For many Americans, weight gain is often times accompanied by depression. New research suggests that may not just be coincidental.
Many of the foods we eat over the holiday season and other times of the year — because we are rushed and may not make time for healthier meals — are linked with depression, according to a new report on the LiveScience Website.
Fast Food: People who eat fast food — such as commercial baked goods, hamburgers, hot dogs, and pizza — are 51 percent more likely to develop depression than those who don’t, according to a 2012 study in the journal Public Health Nutrition.
Refined grains: Pasta, white rice, and bagels are all foods made with refined grains that have been identified as inflammatory and linked to depression, particularly in women over 50, according to an October 2013 study in the journal Brain, Behavior and Immunity.

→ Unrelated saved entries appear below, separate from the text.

[src/rtl/audio_pkg.sv]
// Shared widths and stereo sample types for the codec-to-encoder audio path.
package audio_pkg;

    localparam int AUD_IN_W  = 24;
    localparam int AUD_OUT_W = 16;
    localparam int AUD_SHIFT = AUD_IN_W - AUD_OUT_W;

    typedef struct packed {
        logic signed [AUD_OUT_W-1:0] left;
        logic signed [AUD_OUT_W-1:0] right;
    } stereo16_t;

    typedef struct packed {
        logic signed [AUD_IN_W-1:0] left;
        logic signed [AUD_IN_W-1:0] right;
    } stereo24_t;

endpackage

[src/rtl/sync_fifo.sv]
// Generic first-word-fall-through sync FIFO. The head is held in a register
// so rdata keeps its last value once the FIFO runs empty.
module sync_fifo #(
    parameter int WIDTH = 32,
    parameter int DEPTH = 8
) (
    input  logic                   clk,
    input  logic                   reset,
    input  logic                   push,
    input  logic [WIDTH-1:0]       wdata,
    input  logic                   pop_ready,
    output logic [WIDTH-1:0]       rdata,
    output logic                   valid,
    output logic [$clog2(DEPTH):0] count
);

    localparam int AW = $clog2(DEPTH);
    localparam int CW = AW + 1;

    logic [WIDTH-1:0] mem_r [DEPTH];
    logic [AW-1:0]    wr_ptr_r;
    logic [AW-1:0]    rd_ptr_r;
    logic [AW-1:0]    head_idx_s;
    logic [CW-1:0]    count_r;
    logic [CW-1:0]    count_next_s;
    logic [WIDTH-1:0] data_r;
    logic             valid_r;
    logic             pop_s;
    logic             push_ok_s;

    // Handshake qualification, next occupancy and next head slot
    always_comb begin
        pop_s        = valid_r && pop_ready;
        push_ok_s    = push && ((count_r != CW'(DEPTH)) || pop_s);
        count_next_s = count_r;
        case ({push_ok_s, pop_s})
            2'b10:   count_next_s = count_r + CW'(1);
            2'b01:   count_next_s = count_r - CW'(1);
            default: count_next_s = count_r;
        endcase
        if (pop_s) begin
            head_idx_s = rd_ptr_r + AW'(1);
        end else begin
            head_idx_s = rd_ptr_r;
        end
    end

    // Storage array, written without reset
    always_ff @(posedge clk) begin
        if (push_ok_s) begin
            mem_r[wr_ptr_r] <= wdata;
        end
    end

    // Pointers, occupancy and registered head
    always_ff @(posedge clk) begin
        if (reset) begin
            wr_ptr_r <= '0;
            rd_ptr_r <= '0;
            count_r  <= '0;
            valid_r  <= 1'b0;
            data_r   <= '0;
        end else begin
            if (push_ok_s) begin
                wr_ptr_r <= wr_ptr_r + AW'(1);
            end
            if (pop_s) begin
                rd_ptr_r <= rd_ptr_r + AW'(1);
            end
            count_r <= count_next_s;
            valid_r <= (count_next_s != CW'(0));
            // The slot being written this edge is not yet in mem_r, so forward it
            if (count_next_s != CW'(0)) begin
                if (push_ok_s && (head_idx_s == wr_ptr_r)) begin
                    data_r <= wdata;
                end else begin
                    data_r <= mem_r[head_idx_s];
                end
            end
        end
    end

    assign rdata = data_r;
    assign valid = valid_r;
    assign count = count_r;

endmodule

[src/rtl/audio_sample_fifo.sv]
// Codec capture -> 24-to-16 bit narrowing -> FWFT FIFO towards the encoder.
// Define AUDIO_ROUND_EN to round-and-saturate instead of truncating.
module audio_sample_fifo
    import audio_pkg::*;
#(
    parameter int DEPTH = 8,
    parameter int IN_W  = AUD_IN_W,
    parameter int OUT_W = AUD_OUT_W
) (
    input  logic                   clk,
    input  logic                   reset,
    input  logic                   read_ready,
    output logic                   read,
    input  logic [IN_W-1:0]        readdata_left,
    input  logic [IN_W-1:0]        readdata_right,
    output logic                   out_valid,
    input  logic                   out_ready,
    output logic [OUT_W-1:0]       out_left,
    output logic [OUT_W-1:0]       out_right,
    output logic [$clog2(DEPTH):0] count,
    output logic                   overflow,
    output logic [7:0]             drop_cnt
);

    localparam int SHIFT = IN_W - OUT_W;
    localparam int CW    = $clog2(DEPTH) + 1;

    stereo24_t cap_r;
    stereo16_t conv_r;
    stereo16_t head_s;
    logic      v1_r;
    logic      v2_r;
    logic      full_eff_s;
    logic      push_s;
    logic      drop_s;
    logic      overflow_r;
    logic [7:0] drop_cnt_r;

    function automatic logic [OUT_W-1:0] narrow(input logic signed [IN_W-1:0] s);
`ifdef AUDIO_ROUND_EN
        logic signed [IN_W:0] wide;
        logic signed [IN_W:0] max_v;
        max_v = (IN_W+1)'((2 ** (OUT_W-1)) - 1);
        wide  = {s[IN_W-1], s};
        wide  = wide + (IN_W+1)'(2 ** (SHIFT-1));
        wide  = wide >>> SHIFT;
        if (wide > max_v) begin
            return OUT_W'(max_v);
        end else begin
            return OUT_W'(wide);
        end
`else
        return OUT_W'(s >>> SHIFT);
`endif
    endfunction

    assign read = read_ready & ~reset;

    // The codec is never stalled; a pair that cannot enter the FIFO is dropped
    always_comb begin
        full_eff_s = (count == CW'(DEPTH)) && !(out_valid && out_ready);
        push_s     = v2_r && !full_eff_s;
        drop_s     = v2_r && full_eff_s;
    end

    // Capture and convert stages
    always_ff @(posedge clk) begin
        if (reset) begin
            v1_r   <= 1'b0;
            v2_r   <= 1'b0;
            cap_r  <= '0;
            conv_r <= '0;
        end else begin
            v1_r <= read_ready;
            v2_r <= v1_r;
            if (read_ready) begin
                cap_r.left  <= readdata_left;
                cap_r.right <= readdata_right;
            end
            if (v1_r) begin
                conv_r.left  <= narrow(cap_r.left);
                conv_r.right <= narrow(cap_r.right);
            end
        end
    end

    // Sticky overflow flag and saturating drop counter
    always_ff @(posedge clk) begin
        if (reset) begin
            overflow_r <= 1'b0;
            drop_cnt_r <= 8'd0;
        end else if (drop_s) begin
            overflow_r <= 1'b1;
            if (drop_cnt_r != 8'hFF) begin
                drop_cnt_r <= drop_cnt_r + 8'd1;
            end
        end
    end

    sync_fifo #(
        .WIDTH (2*OUT_W),
        .DEPTH (DEPTH)
    ) u_fifo (
        .clk       (clk),
        .reset     (reset),
        .push      (push_s),
        .wdata     (conv_r),
        .pop_ready (out_ready),
        .rdata     (head_s),
        .valid     (out_valid),
        .count     (count)
    );

    assign out_left  = head_s.left;
    assign out_right = head_s.right;
    assign overflow  = overflow_r;
    assign drop_cnt  = drop_cnt_r;

endmodule
File: src/rtl/router_pkt_tx.sv
// Byte-serial packet transmitter for the router input port.
// Sends a header, then the payload, then an XOR parity byte, and stalls on busy.
//
// state   | meaning
// IDLE    | waiting for a command, cmd_ready high
// HEADER  | header byte {len,addr} on data_out
// PAYLOAD | payload byte on data_out, remaining counts bytes still to fetch
// PARITY  | parity byte on data_out, pkt_valid low
// GAP     | one-cycle gap after the packet, tx_done pulse
module router_pkt_tx (
    input  logic       clock,
    input  logic       reset,
    input  logic       cmd_valid,
    output logic       cmd_ready,
    input  logic [1:0] cmd_addr,
    input  logic [5:0] cmd_len,
    input  logic       cmd_corrupt,
    output logic       cmd_err,
    output logic       pl_ready,
    input  logic [7:0] pl_data,
    input  logic       busy,
    output logic       pkt_valid,
    output logic [7:0] data_out,
    output logic       tx_done
);

    typedef enum logic [2:0] {
        IDLE    = 3'd0,
        HEADER  = 3'd1,
        PAYLOAD = 3'd2,
        PARITY  = 3'd3,
        GAP     = 3'd4
    } state_t;

    state_t     state, state_nxt;
    logic [7:0] data_q, data_nxt;
    logic [7:0] parity_q, parity_nxt;
    logic [5:0] remaining_q, remaining_nxt;
    logic       corrupt_q, corrupt_nxt;
    logic       cmd_err_q, cmd_err_nxt;

    always_ff @(posedge clock or posedge reset) begin
        if (reset) begin
            state       <= IDLE;
            data_q      <= 8'h00;
            parity_q    <= 8'h00;
            remaining_q <= 6'd0;
            corrupt_q   <= 1'b0;
            cmd_err_q   <= 1'b0;
        end else begin
            state       <= state_nxt;
            data_q      <= data_nxt;
            parity_q    <= parity_nxt;
            remaining_q <= remaining_nxt;
            corrupt_q   <= corrupt_nxt;
            cmd_err_q   <= cmd_err_nxt;
        end
    end

    always_comb begin
        state_nxt     = state;
        data_nxt      = data_q;
        parity_nxt    = parity_q;
        remaining_nxt = remaining_q;
        corrupt_nxt   = corrupt_q;
        cmd_err_nxt   = 1'b0;
        cmd_ready     = 1'b0;
        pkt_valid     = 1'b0;
        pl_ready      = 1'b0;
        tx_done       = 1'b0;
        case (state)
            IDLE: begin
                cmd_ready = 1'b1;
                if (cmd_valid) begin
                    if (cmd_addr == 2'd3 || cmd_len == 6'd0) begin
                        cmd_err_nxt = 1'b1;
                    end else begin
                        data_nxt      = {cmd_len, cmd_addr};
                        parity_nxt    = {cmd_len, cmd_addr};
                        remaining_nxt = cmd_len;
                        corrupt_nxt   = cmd_corrupt;
                        state_nxt     = HEADER;
                    end
                end
            end
            HEADER, PAYLOAD: begin
                pkt_valid = 1'b1;
                if (!busy) begin
                    if (remaining_q != 6'd0) begin
                        pl_ready      = 1'b1;
                        data_nxt      = pl_data;
                        parity_nxt    = parity_q ^ pl_data;
                        remaining_nxt = remaining_q - 6'd1;
                        state_nxt     = PAYLOAD;
                    end else begin
                        data_nxt  = parity_q ^ {8{corrupt_q}};
                        state_nxt = PARITY;
                    end
                end
            end
            PARITY: begin
                if (!busy) begin
                    data_nxt  = 8'h00;
                    state_nxt = GAP;
                end
            end
            GAP: begin
                tx_done   = 1'b1;
                state_nxt = IDLE;
            end
            default: begin
                data_nxt  = 8'h00;
                state_nxt = IDLE;
            end
        endcase
    end

    assign data_out = data_q;
    assign cmd_err  = cmd_err_q;

endmodule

The study tracked the eating habits of more than 40,000 women and found that those who consumed such foods regularly were more likely to suffer from depression.
Soft drinks: Grabbing a cola while shopping or on the run may give you a quick pick-me-up, but the same study in Brain, Behavior and Immunity found women who consume soft drinks as part of their regular diets also experience higher rates of depression.
Health experts note that a small portion of any one food is unlikely to raise depression risk, so an occasional bowl of pasta, soft drink, or fast food burger is no cause for concern. But if such foods are regular stapes of your diet, you might want to make some changes.